MORPS projections are late coming this year. I’ve delivered a set of baseline projections several weeks ago. However, you’ll find that the actual projections have some drastic differences. I’m always amazed by the amount of player movement during the off season.
2014 MORPS Batting Projections 20140227 (XLS)
2014 MORPS Batting Projections 20140227 (PDF)
2014 MORPS Pitching Projections 20140227 (XLS)
2014 MORPS Pitching Projections 20140227 (PDF)
The Major-League Obie Role-Based Projection System (MORPS) uses four years of player performance data for all hitters. Since I started playing with Sabermetrics using Tango’s Marcel system, the first iteration of MORPS four years ago used the same formulas. After learning the basics, the batter formulas were adjusted to include the most recent four years of performance data. Adjustments were also made for player age, home ballpark data and expected playing time. The most complicated part of the system is the regression formulas. Tango provided formulas for his three year model. I had to crack open the math books to figure out how to transition the formulas to a four year model.
One of the most time consuming tasks in developing the system was determining the proper mean for player regression. If the goal was to ensure that the mean of all the projections competed favorably with end of year player means, the task would have been straight forward. However, my goal was to make the actual player projections as accurate as possible. “Role-Based” means that the player projections are regressed to position specific means. National League means are also separated from American League means.
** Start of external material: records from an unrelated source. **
[config.mk]
export PLATFORM = sky130hd
export DESIGN_NAME = sar_adc_conversion_control
export DESIGN_NICKNAME = d
export VERILOG_FILES = /design/src/logic/conv_pkg.sv /design/src/logic/conv_if.sv /design/src/logic/sar_sequencer.sv /design/src/logic/sar_adc_conversion_control.sv
export SDC_FILE = /design/constraint.sdc
export NUM_CORES = 1
export LEC_CHECK = 0
export BUFFER_PORTS_ARGS = -buffer_cell sky130_fd_sc_hd__buf_4
export CAP_MARGIN = 20
export CORE_AREA = 2 2 141 143
export DETAILED_ROUTE_END_ITERATION = 7
export DIE_AREA = 0 0 143 145
export GPL_TIMING_DRIVEN = 0
export SLEW_MARGIN = 0
export SYNTH_ARGS = -nofsm -noshare
export SYNTH_HDL_FRONTEND = slang
export SYNTH_SLANG_ARGS = --single-unit
export TNS_END_PERCENT = 10
[constraint.sdc]
create_clock -name clk -period 2.07 [get_ports clk]
set_input_delay 0.3105 -clock clk [delete_from_list [all_inputs] [get_ports clk]]
set_output_delay 0.3105 -clock clk [all_outputs]
set_load 0.005 [all_outputs]
[src/logic/conv_pkg.sv]
package conv_pkg;
   // register offsets (byte bus, 8-bit data)
   localparam logic [3:0] CTRL_ADDR = 4'h0;
   localparam logic [3:0] CFG_ADDR = 4'h1;
   localparam logic [3:0] CHAN_ADDR = 4'h2;
   localparam logic [3:0] RES_LO_ADDR = 4'h3;
   localparam logic [3:0] RES_HI_ADDR = 4'h4;
   localparam logic [3:0] WLO_LO_ADDR = 4'h5;
   localparam logic [3:0] WLO_HI_ADDR = 4'h6;
   localparam logic [3:0] WHI_LO_ADDR = 4'h7;
   localparam logic [3:0] WHI_HI_ADDR = 4'h8;
   localparam logic [3:0] STAT_ADDR = 4'h9;
   localparam logic [3:0] MASK_ADDR = 4'hA;
   // ctrl fields
   localparam int CTRL_GO_BIT = 0;
   localparam int CTRL_SRC_LSB = 1;
   localparam int CTRL_LJUST_BIT = 3;
   localparam int CTRL_WIN_OUT_BIT = 4;
   localparam int CTRL_SHDN_BIT = 5;
   localparam int CTRL_BUSY_BIT = 7;
   // cfg fields
   localparam int CFG_GAIN_LSB = 0;
   localparam int CFG_REF_BIT = 3;
   localparam int CFG_DIFF_LSB = 4;
   // status bits
   localparam int STAT_DONE_BIT = 0;
   localparam int STAT_WIN_BIT = 1;
   localparam logic [7:0] CTRL_RESET = 8'h20;
   localparam logic [7:0] CFG_RESET = 8'h01;
   localparam logic [7:0] CHAN_RESET = 8'h00;
   localparam logic [7:0] MASK_RESET = 8'h00;
   localparam logic [11:0] WLO_RESET = 12'h000;
   localparam logic [11:0] WHI_RESET = 12'hFFF;
   localparam logic [3:0] CHAN_TEMP = 4'h8;
   localparam logic [2:0] GAIN_MAX = 3'h5;
   localparam int RES_W = 12;
   localparam int CONV_CYCLES = 16;
   localparam int CLK_HZ = 10_000_000;
   localparam int MIN_SAMPLE_NS = 10_000;
   localparam int SAMPLE_CYCLES = (MIN_SAMPLE_NS * (CLK_HZ / 1_000_000) + 999) / 1000;

   typedef enum logic [1:0] {
      SRC_SOFT = 2'b00,
      SRC_TMR2 = 2'b01,
      SRC_TMR3 = 2'b10,
      SRC_EXT = 2'b11
   } start_src_t;

   typedef enum logic [1:0] {
      ST_IDLE = 2'b00,
      ST_CONV = 2'b01,
      ST_DONE = 2'b11
   } conv_state_t;
endpackage

[src/logic/conv_if.sv]
`timescale 1ns/1ps
interface conv_if;
   logic start;
   logic done;
   logic [11:0] code;
   logic busy;
   modport ctl (output start, input done, input code, input busy);
   modport seq (input start, output done, output code, output busy);
endinterface

[src/logic/sar_sequencer.sv]
`timescale 1ns/1ps
module sar_sequencer
   import conv_pkg::*;
(
   input wire logic clk,
   input wire logic reset_n,
   input wire logic [RES_W-1:0] analog_code,
   conv_if.seq cv
);
   logic [4:0] cnt_q;
   logic [RES_W-1:0] code_q;
   logic [RES_W-1:0] samp_q;
   conv_state_t st_q;

   always_ff @(posedge clk) begin
      if (!reset_n) begin
         st_q <= ST_IDLE;
         cnt_q <= 5'h00;
      end else begin
         case (st_q)
            ST_IDLE: begin
               if (cv.start) begin
                  st_q <= ST_CONV;
                  cnt_q <= 5'h00;
               end
            end
            ST_CONV: begin
               cnt_q <= cnt_q + 5'h01;
               if (cnt_q == 5'(CONV_CYCLES - 1)) begin
                  st_q <= ST_DONE;
               end
            end
            default: begin
               st_q <= ST_IDLE;
            end
         endcase
      end
   end

   // one bit decided per cycle, msb first, against the held sample
   always_ff @(posedge clk) begin
      if (!reset_n) begin
         samp_q <= 12'h000;
         code_q <= 12'h000;
      end else if (st_q == ST_IDLE && cv.start) begin
         samp_q <= analog_code;
         code_q <= 12'h000;
      end else if (st_q == ST_CONV && cnt_q < 5'(RES_W)) begin
         code_q[RES_W-1-cnt_q[3:0]] <= samp_q[RES_W-1-cnt_q[3:0]];
      end
   end

   assign cv.busy = (st_q != ST_IDLE);
   assign cv.done = (st_q == ST_DONE);
   assign cv.code = code_q;
endmodule // sar_sequencer

[src/logic/sar_adc_conversion_control.sv]
`timescale 1ns/1ps
module sar_adc_conversion_control
   import conv_pkg::*;
#(
   parameter bit TEN_BIT = 1'b0
)(
   input wire logic clk,
   input wire logic reset_n,
   input wire logic [3:0] addr,
   input wire logic [7:0] wdata,
   input wire logic wr,
   input wire logic rd,
   output logic [7:0] rdata,
   input wire logic tmr2_ovf,
   input wire logic tmr3_ovf,
   input wire logic ext_start_pin,
   input wire logic [RES_W-1:0] analog_code,
   output logic [3:0] mux_sel,
   output logic [3:0] diff_pairs,
   output logic [2:0] gain_sel,
   output logic ref_sel_ext,
   output logic shutdown,
   output logic irq
);
   logic [7:0] ctrl_q;
   logic [7:0] cfg_q;
   logic [7:0] chan_q;
   logic [11:0] wlo_q;
   logic [11:0] whi_q;
   logic [15:0] res_q;
   logic [1:0] stat_q;
   logic [7:0] mask_q;
   logic [2:0] ext_sync_q;
   logic ext_level_q;
   logic ext_rise;
   logic trig;
   logic go_fire;
   logic [11:0] res_val;
   logic in_win;
   logic win_hit;
   start_src_t src;
   conv_if cv ();

   function automatic logic hit(input logic [3:0] a, input logic [3:0] target);
      hit = (a == target);
   endfunction

   sar_sequencer u_seq (
      .clk(clk),
      .reset_n(reset_n),
      .analog_code(analog_code),
      .cv(cv)
   );

   // three stages; edge taken only once stages two and three agree
   always_ff @(posedge clk) begin
      if (!reset_n) begin
         ext_sync_q <= 3'h0;
         ext_level_q <= 1'b0;
      end else begin
         ext_sync_q <= {ext_sync_q[1:0], ext_start_pin};
         if (ext_sync_q[1] == ext_sync_q[2]) begin
            ext_level_q <= ext_sync_q[2];
         end
      end
   end
   assign ext_rise = (ext_sync_q[1] == ext_sync_q[2]) && ext_sync_q[2] && !ext_level_q;

   assign src = start_src_t'(ctrl_q[CTRL_SRC_LSB +: 2]);
   assign go_fire = wr && hit(addr, CTRL_ADDR) && wdata[CTRL_GO_BIT];

   always_comb begin
      case (src)
         SRC_SOFT: trig = go_fire;
         SRC_TMR2: trig = tmr2_ovf;
         SRC_TMR3: trig = tmr3_ovf;
         default: trig = ext_rise;
      endcase
   end

   // busy gates new starts; shutdown blocks them entirely
   assign cv.start = trig && !cv.busy && !ctrl_q[CTRL_SHDN_BIT];

   // ten-bit variant drops two lsbs
   assign res_val = TEN_BIT ? {2'b00, cv.code[11:2]} : cv.code;

   assign in_win = (res_val >= wlo_q) && (res_val <= whi_q);
   assign win_hit = ctrl_q[CTRL_WIN_OUT_BIT] ? !in_win : in_win;

   always_ff @(posedge clk) begin
      if (!reset_n) begin
         ctrl_q <= CTRL_RESET;
         cfg_q <= CFG_RESET;
         chan_q <= CHAN_RESET;
         wlo_q <= WLO_RESET;
         whi_q <= WHI_RESET;
         mask_q <= MASK_RESET;
      end else if (wr) begin
         if (hit(addr, CTRL_ADDR)) begin
            ctrl_q <= {1'b0, wdata[6:1], 1'b0};
         end else if (hit(addr, CFG_ADDR)) begin
            // gains above the top code clamp to GAIN_MAX (code 5)
            cfg_q <= {wdata[7:3], (wdata[2:0] > GAIN_MAX) ? GAIN_MAX : wdata[2:0]};
         end else if (hit(addr, CHAN_ADDR)) begin
            chan_q <= {4'h0, (wdata[3:0] > CHAN_TEMP) ? CHAN_TEMP : wdata[3:0]};
         end else if (hit(addr, WLO_LO_ADDR)) begin
            wlo_q[7:0] <= wdata;
         end else if (hit(addr, WLO_HI_ADDR)) begin
            wlo_q[11:8] <= wdata[3:0];
         end else if (hit(addr, WHI_LO_ADDR)) begin
            whi_q[7:0] <= wdata;
         end else if (hit(addr, WHI_HI_ADDR)) begin
            whi_q[11:8] <= wdata[3:0];
         end else if (hit(addr, MASK_ADDR)) begin
            mask_q <= {6'h00, wdata[1:0]};
         end
      end
   end

   always_ff @(posedge clk) begin
      if (!reset_n) begin
         res_q <= 16'h0000;
      end else if (cv.done) begin
         if (ctrl_q[CTRL_LJUST_BIT]) begin
            res_q <= TEN_BIT ? {res_val[9:0], 6'h00} : {res_val, 4'h0};
         end else begin
            res_q <= {4'h0, res_val};
         end
      end
   end

   // set wins over a write-one clear in the same cycle
   always_ff @(posedge clk) begin
      if (!reset_n) begin
         stat_q <= 2'b00;
      end else begin
         stat_q[STAT_DONE_BIT] <= cv.done ||
            (stat_q[STAT_DONE_BIT] &&
             !(wr && hit(addr, STAT_ADDR) && wdata[STAT_DONE_BIT]));
         stat_q[STAT_WIN_BIT] <= (cv.done && win_hit) ||
            (stat_q[STAT_WIN_BIT] &&
             !(wr && hit(addr, STAT_ADDR) && wdata[STAT_WIN_BIT]));
      end
   end

   assign irq = |(stat_q & mask_q[1:0]);

   always_ff @(posedge clk) begin
      if (!reset_n) begin
         rdata <= 8'h00;
      end else if (rd) begin
         if (hit(addr, CTRL_ADDR)) begin
            rdata <= {cv.busy, ctrl_q[6:0]};
         end else if (hit(addr, CFG_ADDR)) begin
            rdata <= cfg_q;
         end else if (hit(addr, CHAN_ADDR)) begin
            rdata <= chan_q;
         end else if (hit(addr, RES_LO_ADDR)) begin
            rdata <= res_q[7:0];
         end else if (hit(addr, RES_HI_ADDR)) begin
            rdata <= res_q[15:8];
         end else if (hit(addr, WLO_LO_ADDR)) begin
            rdata <= wlo_q[7:0];
         end else if (hit(addr, WLO_HI_ADDR)) begin
            rdata <= {4'h0, wlo_q[11:8]};
         end else if (hit(addr, WHI_LO_ADDR)) begin
            rdata <= whi_q[7:0];
         end else if (hit(addr, WHI_HI_ADDR)) begin
            rdata <= {4'h0, whi_q[11:8]};
         end else if (hit(addr, STAT_ADDR)) begin
            rdata <= {6'h00, stat_q};
         end else if (hit(addr, MASK_ADDR)) begin
            rdata <= mask_q;
         end else begin
            rdata <= 8'h00;
         end
      end else begin
         rdata <= 8'h00;
      end
   end

   assign mux_sel = chan_q[3:0];
   assign diff_pairs = cfg_q[CFG_DIFF_LSB +: 4];
   assign gain_sel = cfg_q[CFG_GAIN_LSB +: 3];
   assign ref_sel_ext = cfg_q[CFG_REF_BIT];
   assign shutdown = ctrl_q[CTRL_SHDN_BIT];
endmodule // sar_adc_conversion_control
While conducting research, I noticed that most projection systems used minor league stats as well as any available major league stats to project the future performance of young players. There are even formulas that anticipate player regression when entering the majors. The interesting thing is that Tango’s Marcel system does just as good at predicting rookie performance as other projection systems and he doesn’t use any minor league stats. Some players are great in the minors and simply can’t make the jump to the major leagues. Some players start out great, but find that major league pitchers start exploiting weaknesses they never knew they had. Others outperform all expectations. By calculating the reliability of a player’s projection using only major league data, MORPS adds a proportional dosage of a player’s positional mean to complete a rookie’s player projection. Since we are focused on individual player performance, I didn’t see the point of including all minor league stats when the results don’t seem to provide significant value. The last year of a rookies minor league or international season is included, with appropriate adjustments for competition, if no major league experience exists. While efforts have been made to adjust projections to reflect anticipated playing time, players who have a roster flag of “N” are projected using baseline projections only.
The formulas used to create pitcher projections are very similar to those that we have already discussed with batters. MORPS uses four years of data to create a pitcher projection. Adjustments are made for age, home field and anticipated role. The reliability of a projection is calculated based upon the amount of data available for a particular player. Someone with low reliability will regress more to a position specific mean than someone that has faced a lot of major league batters over the last four years.
The big difference between projecting pitchers and batters is the usage disparity between relief pitchers and starting pitchers. A good relief pitcher may face 350 batters in a season. A top end starting pitcher may pitch to 900 batters in a season. The plate appearances for position players are typically not dependent on role. A first baseman and shortstop may both have 600 plate appearances over the course of a year. Their position means will be different. First basement will typically have higher power stats while shortstops have higher speed stats. But, they are similar enough that their projections can be calculated using the same basic formulas. The disparity between relief and starting pitchers forces them to be calculated very differently. For months I struggled with pitching projections. When I finally figured out that starting pitchers and relief pitchers had to be calculated separately, everything fell in place.